Italicized text is quoted from Peter Kreeft.
7. Ethics is not Religion
“You don’t need religious faith to do ethics, though it may help you to do it. Philosophy and religion may be synthesizable, but they are different. Philosophy is based on reason, religion is based on faith… or on fear. But religious fear is very different than practical fear. The fear of God or a spirit is very different from the fear of a tiger or a bullet… The religious instinct is to believe in or aspire to or to worship that transcendent mysterious something. The moral instinct is to feel obligated in conscience to avoid evil.”
The religious act is to obey a Spirit being due to loyalty. The ethical act is to do good for good’s sake. The act may be the same, but the reasoning is different.

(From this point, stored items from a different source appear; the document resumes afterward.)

==> config.mk <==
export PLATFORM = sky130hd
export DESIGN_NAME = delimited_frame_extractor
export DESIGN_NICKNAME = d
export VERILOG_FILES = /design/src/rtl/dfe_pkg.sv /design/src/rtl/delimited_frame_extractor.sv
export SDC_FILE = /design/constraint.sdc
export NUM_CORES = 1
export LEC_CHECK = 0
export ABC_AREA = 1
export BUFFER_PORTS_ARGS = -buffer_cell sky130_fd_sc_hd__buf_2
export CORE_MARGIN = 8
export CORE_UTILIZATION = 61
export CTS_CLUSTER_SIZE = 12
export DETAILED_ROUTE_END_ITERATION = 8
export PLACE_DENSITY = 0.76
export SLEW_MARGIN = 0
export SYNTH_ARGS = -nofsm -noshare
export SYNTH_HDL_FRONTEND = slang
export SYNTH_SLANG_ARGS = --single-unit
==> constraint.sdc <==
create_clock -name clk -period 4.87 [get_ports clk]
set_clock_uncertainty 0.2 [all_clocks]
set_input_delay 0.2435 -clock clk [delete_from_list [all_inputs] [get_ports clk]]
set_output_delay 0.2435 -clock clk [all_outputs]
set_load 0.02 [all_outputs]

“We might confuse these two things with each other, especially in the West where in the three major monotheistic religions That which is worshipped is also supremely moral. God is righteous and commands us to be righteous. But the religious instinct and the moral instinct can be found separated from each other, more in Eastern religions than in Western where morality does not go all the way up to ultimate reality, to a God who is a person with a moral will. And religion and morality is separated much more in pagan religions which are not only often amoral but also immoral. And, of course, it is separated in atheistic and secularist humanism, which reject religion but not morality. Atheists have ethics, too.”